Fuoco di paglia

Dopo la vittoria casalinga contro l’Ass. Club, l’Aposa cede in trasferta, ospite del Rimini calcio a cinque, per 4 reti a 1. Punteggio probabilmente più netto di quanto abbia mostrato il campo, ma purtroppo ciò che conta sono gli zero punti raccolti.

Serie C1 – xi giornata sabato 9 novembre 2013

Rimini calcio a cinque Vs Aposa FCD: 4 – 1 (p.t. 0 – 0)

Aposa FCD: Bassini, Ciccarelli, Ruffo, Marzola, Stanghellini, Zemmouri, Carpino, Bellucci, Pozzi, Improta, Marchi, Meliadò (cap.). All. sig. Dalena

Marcatore: Pozzi

La cronaca

Dopo la vittoria – prima in campionato – di pochi giorni prima contro l’Ass. Club, i bolognesi vanno in Riviera con la speranza di trovare quella continuità necessaria per risalire la china.

Partita che vede fin dai primi minuti i padroni di casa esercitare una maggiore pressione, con l’Aposa chiusa e pronta a ripartire in contropiede. Il forcing romagnolo, tuttavia, non travolge le linee verdenere, che trovano comunque in Meliadò, quando necessario, un attento ultimo muro. La tattica attendita verdenera sembra invece pagare, con Rimini che presto esaurisce il bonus dei falli, ma il sesto non arriverà mai. A cambiare il corso degli eventi può essere solo un errore individuale, ed è ciò che accade: palla malamente persa in fase di disimpegno difensivo da parte degli ospiti e conclusione imparabile che decreta il vantaggio domestico. Si va così al riposo.

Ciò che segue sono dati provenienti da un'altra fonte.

`src/rtl/lin_tx_frame_feeder.sv`:
```
// rtl/lin_tx_frame_feeder.sv - 16x32 TX memory feeding LIN frames (data + checksum) to a byte serializer.
// Optional macro LIN_ENHANCED_CKSUM_EN adds pid_i and seeds the checksum with it (LIN 2.x enhanced).
module lin_tx_frame_feeder #(
  parameter int data_width     = 32,
  parameter int mem_addr_width = 4
) (
  input  logic                      pclk,
  input  logic                      preset_i,
  input  logic                      tx_mem_we,
  input  logic [mem_addr_width-1:0] tx_addr,
  input  logic [data_width-1:0]     tx_mem_data,
  input  logic                      start_i,
  input  logic [2:0]                slot_i,
  input  logic [3:0]                dlc_i,
`ifdef LIN_ENHANCED_CKSUM_EN
  input  logic [7:0]                pid_i,
`endif
  output logic [7:0]                byte_o,
  output logic                      byte_valid_o,
  input  logic                      byte_ready_i,
  output logic                      busy_o,
  output logic                      done_o,
  output logic                      err_o,
  output logic [7:0]                cksum_o
);

  localparam int depth = 1 << mem_addr_width;

  typedef enum logic [1:0] {IDLE, LOAD, SEND_DATA, SEND_CKSUM} state_t;

  state_t                  state_q, state_d;
  logic [data_width-1:0]   mem_q [depth];
  logic [data_width-1:0]   mem_d [depth];
  logic [2:0]              slot_q, slot_d;
  logic [3:0]              dlc_q, dlc_d;
  logic [2*data_width-1:0] shadow_q, shadow_d;
  logic [2:0]              cnt_q, cnt_d;
  logic [7:0]              sum_q, sum_d;
  logic [7:0]              cksum_q, cksum_d;
  logic                    done_q, done_d;
  logic                    err_q, err_d;

  logic [mem_addr_width-1:0] addr0, addr1;
  logic [7:0]                cur_byte;
  logic [8:0]                sum_add;
  logic [7:0]                sum_wrap;
  logic [7:0]                sum_init;
  logic                      last_byte;

`ifdef LIN_ENHANCED_CKSUM_EN
  assign sum_init = pid_i;
`else
  assign sum_init = 8'h00;
`endif

  assign addr0     = mem_addr_width'({slot_q, 1'b0});
  assign addr1     = mem_addr_width'({slot_q, 1'b1});
  assign cur_byte  = shadow_q[{cnt_q, 3'b000} +: 8];
  // LIN checksum: 8-bit add with the carry folded back in
  assign sum_add   = {1'b0, sum_q} + {1'b0, cur_byte};
  assign sum_wrap  = sum_add[7:0] + {7'b0, sum_add[8]};
  assign last_byte = (cnt_q == 3'(dlc_q - 4'd1));

  always_comb begin
    state_d      = state_q;
    mem_d        = mem_q;
    slot_d       = slot_q;
    dlc_d        = dlc_q;
    shadow_d     = shadow_q;
    cnt_d        = cnt_q;
    sum_d        = sum_q;
    cksum_d      = cksum_q;
    done_d       = 1'b0;
    err_d        = 1'b0;
    byte_o       = 8'h00;
    byte_valid_o = 1'b0;

    if (tx_mem_we) mem_d[tx_addr] = tx_mem_data;

    case (state_q)
      IDLE: begin
        if (start_i) begin
          if (dlc_i != 4'd0 && dlc_i <= 4'd8) begin
            slot_d  = slot_i;
            dlc_d   = dlc_i;
            sum_d   = sum_init;
            state_d = LOAD;
          end else begin
            err_d = 1'b1;
          end
        end
      end
      LOAD: begin
        // Snapshot uses the pre-write array, so a same-cycle write is not seen
        shadow_d = {mem_q[addr1], mem_q[addr0]};
        cnt_d    = 3'd0;
        state_d  = SEND_DATA;
      end
      SEND_DATA: begin
        byte_valid_o = 1'b1;
        byte_o       = cur_byte;
        if (byte_ready_i) begin
          sum_d = sum_wrap;
          cnt_d = cnt_q + 3'd1;
          if (last_byte) state_d = SEND_CKSUM;
        end
      end
      SEND_CKSUM: begin
        byte_valid_o = 1'b1;
        byte_o       = ~sum_q;
        if (byte_ready_i) begin
          cksum_d = ~sum_q;
          done_d  = 1'b1;
          state_d = IDLE;
        end
      end
      default: state_d = IDLE;
    endcase
  end

  always_ff @(posedge pclk or negedge preset_i) begin
    if (!preset_i) begin
      state_q  <= IDLE;
      mem_q    <= '{default: '0};
      slot_q   <= '0;
      dlc_q    <= '0;
      shadow_q <= '0;
      cnt_q    <= '0;
      sum_q    <= '0;
      cksum_q  <= '0;
      done_q   <= 1'b0;
      err_q    <= 1'b0;
    end else begin
      state_q  <= state_d;
      mem_q    <= mem_d;
      slot_q   <= slot_d;
      dlc_q    <= dlc_d;
      shadow_q <= shadow_d;
      cnt_q    <= cnt_d;
      sum_q    <= sum_d;
      cksum_q  <= cksum_d;
      done_q   <= done_d;
      err_q    <= err_d;
    end
  end

  assign busy_o  = (state_q != IDLE);
  assign done_o  = done_q;
  assign err_o   = err_q;
  assign cksum_o = cksum_q;

endmodule

```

L’Aposa scende in campo con maggiore verve dopo l’intervallo, e subito coglie un palo con Improta. La partita pare più vivace, i verdeneri ci sono e si vedono, e trovano il meritato pareggio al 15′ con Pozzi, autore di una bella conclusione dalla lunga distanza. Ora la gara si tinge di bolognese, i padroni di casa risentono della rete subita e barcollano, ma i ragazzi di mr. Dalena mancano il colpo decisivo, nonostante un paio di buone occasioni. Con il passare dei minuti Rimini si riorganizza, e sfruttando le ormai note amnesie difensive avversarie si porta nuovamente in vantaggio. Pozzi ha nuovamente la palla del pareggio, ma l’estremo difensore romagnolo compie un miracolo, e da lì l’Aposa si spegna mentre i biancorossi locali arrotondano, fino al 4 a 1 finale.

Il commento

Lapidario Roberto Croci: “Potevamo e dovevamo fare di più. Non abbiamo neppure eccessivamente demeritato, ma certi errori, e certi approcci, non permettono di stare in C1”.